• **Input material**
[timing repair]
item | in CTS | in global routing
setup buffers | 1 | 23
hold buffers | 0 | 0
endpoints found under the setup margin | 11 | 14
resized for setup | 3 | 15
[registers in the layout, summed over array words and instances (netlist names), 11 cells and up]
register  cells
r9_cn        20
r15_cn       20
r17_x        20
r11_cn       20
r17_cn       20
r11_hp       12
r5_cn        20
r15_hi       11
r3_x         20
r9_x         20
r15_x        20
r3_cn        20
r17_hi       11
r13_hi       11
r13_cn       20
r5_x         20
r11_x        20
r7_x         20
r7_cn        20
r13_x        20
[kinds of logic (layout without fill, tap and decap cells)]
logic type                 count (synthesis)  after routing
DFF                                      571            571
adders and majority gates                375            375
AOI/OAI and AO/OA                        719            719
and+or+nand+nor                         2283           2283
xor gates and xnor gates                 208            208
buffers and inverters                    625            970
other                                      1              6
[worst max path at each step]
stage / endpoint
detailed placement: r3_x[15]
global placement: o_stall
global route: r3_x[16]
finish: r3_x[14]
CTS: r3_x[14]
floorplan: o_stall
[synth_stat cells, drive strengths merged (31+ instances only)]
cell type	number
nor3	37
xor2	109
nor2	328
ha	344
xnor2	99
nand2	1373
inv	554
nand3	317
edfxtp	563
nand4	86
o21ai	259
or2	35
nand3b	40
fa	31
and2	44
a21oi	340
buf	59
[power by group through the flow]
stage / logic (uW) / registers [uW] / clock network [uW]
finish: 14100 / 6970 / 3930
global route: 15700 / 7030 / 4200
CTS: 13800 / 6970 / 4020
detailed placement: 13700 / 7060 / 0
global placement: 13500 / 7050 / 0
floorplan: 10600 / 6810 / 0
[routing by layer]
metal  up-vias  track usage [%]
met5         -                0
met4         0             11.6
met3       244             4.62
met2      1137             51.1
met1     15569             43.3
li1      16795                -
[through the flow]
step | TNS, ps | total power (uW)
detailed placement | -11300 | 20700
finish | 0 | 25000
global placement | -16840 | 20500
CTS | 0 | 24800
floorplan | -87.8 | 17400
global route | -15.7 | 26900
Background: an optimization exercise with open tools, aiming at small area, a short achievable clock period and few clock cycles per item. Do not read the settings as production practice. The RTL was checked by simulation tests, not by an equivalence proof against the original design.

==> job 6815 <==
// bfu_dif_pipe
module bfu_dif_pipe (
  input  logic               clk,
  input  logic               rst,
  input  logic               in_valid,
  output logic               in_ready,
  input  logic               scale,
  input  logic signed [15:0] a_re,
  input  logic signed [15:0] a_im,
  input  logic signed [15:0] b_re,
  input  logic signed [15:0] b_im,
  input  logic signed [15:0] tw_re,
  input  logic signed [15:0] tw_im,
  output logic               out_valid,
  input  logic               out_ready,
  output logic signed [15:0] x_re,
  output logic signed [15:0] x_im,
  output logic signed [15:0] y_re,
  output logic signed [15:0] y_im
);
  logic en;
  assign en       = ~out_valid | out_ready;
  assign in_ready = en;
  logic n1, n2, n3, n4, n5, n6, n7, n8;
  logic n9, n10, n11, n12, n13, n14, n15, n16;
  logic n17, n18, n19, n20, n21, n22, n23, n24;
  logic n25, n26, n27, n28, n29, n30, n31, n32;
  logic n33, n34, n35, n36, n37, n38, n39, n40;
  logic n41, n42, n43, n44, n45, n46, n47, n48;
  logic n49, n50, n51, n52, n53, n54, n55, n56;
  logic n57, n58, n59, n60, n61, n62, n63, n64;
  logic n65, n66, n67, n68, n69, n70, n71, n72;
  logic n73, n74, n75, n76, n77, n78, n79, n80;
  logic n81, n82, n83, n84, n85, n86, n87, n88;
  logic n89, n90, n91, n92, n93, n94, n95, n96;
  logic n97, n98, n99, n100, n101, n102, n103, n104;
  logic n105, n106, n107, n108, n109, n110, n111, n112;
  logic n113, n114, n115, n116, n117, n118, n119, n120;
  logic n121, n122, n123, n124, n125, n126, n127, n128;
  logic n129, n130, n131, n132, n133, n134, n135, n136;
  logic n137, n138, n139, n140, n141, n142, n143, n144;
  logic n145, n146, n147, n148, n149, n150, n151, n152;
  logic n153, n154, n155, n156, n157, n158, n159, n160;
  logic n161, n162, n163, n164, n165, n166, n167, n168;
  logic n169, n170, n171, n172, n173, n174, n175, n176;
  logic n177, n178, n179, n180, n181, n182, n183, n184;
  logic n185, n186, n187, n188, n189, n190, n191, n192;
  logic n193, n194, n195, n196, n197, n198, n199, n200;
  ...
Settings: LEC_CHECK=0, ABC_AREA=1, CAP_MARGIN=20, CORE_MARGIN=2, CORE_UTILIZATION=60, SETUP_SLACK_MARGIN=4, SLEW_MARGIN=20, SYNTH_HIERARCHICAL=1; clock period 8.0 ns.
run.sh (not shown) runs the stock make flow with config.mk's settings and CLKGATE_MAP_FILE= SYNTH_SCRIPT=/design/flow/synth_recipe.tcl, a recipe that flattens the netlist after the stock synthesis.
==> job 3635 (differences from job 6815) <==
==> flow/flow/run.sh (new file) <==
#!/bin/bash
# Own layout flow: the standard flow (standard.sh: standard synthesis,
# floorplan, placement, CTS, routing, finish) with one change: the buffer that
# port buffering puts on every input and output port is
# sky130_fd_sc_hd__buf_2 instead of buffer_ports' default choice
# (clkdlybuf4s50_1, a slower and larger delay buffer).
cp standard.sh standard_sh.txt
export BUFFER_PORTS_ARGS="-buffer_cell sky130_fd_sc_hd__buf_2"
bash standard.sh > standard.log 2>&1
status=$?
grep -h "RSZ-002[78]" orfs/logs/*/*/*/3_3_place_gp.log > port_buffers.log 2>&1
exit $status
==> flow/standard.sh (new file) <==
#!/bin/bash
# synth_recipe.tcl (not shown) runs the flow's synth.tcl, then flattens the netlist and writes it again
# the make line also repeats each setting of config.mk as NAME=value (left out here)
make -C /OpenROAD-flow-scripts/flow DESIGN_CONFIG=/design/flow/config.mk WORK_HOME=/design/flow/orfs CLKGATE_MAP_FILE= SYNTH_SCRIPT=/design/flow/synth_recipe.tcl "${@:-finish}"
removed: flow/run.sh
==> job 9186 (differences from job 6815) <==
--- a/flow/config.mk
+++ b/flow/config.mk
@@ -10,4 +10,6 @@
 export CORE_MARGIN = 2
 export CORE_UTILIZATION = 60
+export CTS_CLUSTER_DIAMETER = 100
+export CTS_CLUSTER_SIZE = 20
 export SETUP_SLACK_MARGIN = 4
 export SLEW_MARGIN = 20
==> qor summary <==
item                                                                                             job 9186        job 6815        job 3635
Critical path data required time                                                                  8.37 ns         8.36 ns         8.34 ns
First-pass GRT wire length                                                                      188000 um       190000 um       189000 um
Critical path buffer and inverter count                                                                 3               3               0
Post-CTS clock slew at the launch and capture registers of the worst setup and hold paths         0.09 ns         0.07 ns         0.06 ns
Non-clk invs                                                                                          324             323             323
Placer Congestion                                                                                   0.943           0.943           0.963
Actual slew at the worst max-slew pin                                                             1.09 ns         1.30 ns         1.17 ns
Max Clk Rate                                                                                      249 MHz         252 MHz         252 MHz
Hold WS                                                                                          0.421 ns        0.417 ns        0.409 ns
Post-DP Area                                                                                   41800 um^2      41800 um^2      41000 um^2
Status                                                                                     finished clean  finished clean  finished clean
Global-route met2 utilization                                                                       58.7%           59.0%           57.6%
Minimum clock period after layout                                                                 4.01 ns         3.97 ns         3.97 ns
Final cell utilization of the core                                                                  67.6%           68.3%           66.5%
Max_slew headroom                                                                                   27.0%           12.8%           22.1%
FF+latch area                                                                                  11400 um^2      11400 um^2      11400 um^2
Met1 layer wirelength in the final routing                                                       45600 um        45800 um        46200 um
Antenna fix cells                                                                                       0               1               1
Via count of the first global-routing pass                                                          31.9k           32.4k           32.2k
Number of fill cells in the layout                                                                   5030            4974            5235
Wire length reported by the detailed router                                                     126000 um       126000 um       125000 um
Number of nets in the layout                                                                         4672            4683            4672
Testbench counts of job 6815, summed over its fixed seeds: cycles 12,024, items 12,000.
Testbench counts of job 3635, summed over its fixed seeds: cycles 12,024, items 12,000.
Testbench counts of job 9186, summed over its fixed seeds: cycles 12,024, items 12,000.

separate check: timing with driven ports:
No port has a modelled driver above. Below, the same layouts with a new extraction and two added sets of constraints.
Step 1: set_driving_cell puts a clkbuf_16 on clk and a buf_2 on each other input, an assumption about the parent block.
Step 2 also shifts input and output timing later by t, the mid clock arrival at the registers, as if the neighbouring blocks saw the same clock.
a / b / c = ideal / step 1 / step 2; a / b = the first two.
| run | t (ns) | slack for setup (ns) | hold WS [ns] |
|---|---|---|---|
| job 6815 | 0.665 | 4.028 / 4.028 / 3.551 | 0.417 / 0.417 / 0.417 |
| job 3635 | 0.663 | 4.027 / 4.027 / 3.595 | 0.409 / 0.409 / 0.409 |
| job 9186 | 0.692 | 3.991 / 3.991 / 3.515 | 0.421 / 0.421 / 0.421 |
After both steps every run listed still meets setup and hold. The setup slack of job 6815, which loses most, moves by 0.000 ns with the drivers and by -0.477 ns with both steps.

• **To do**
All lines holding the word "power" must be copied from the data.

• **Response**
[power by group through the flow]
step | TNS, ps | total power (uW)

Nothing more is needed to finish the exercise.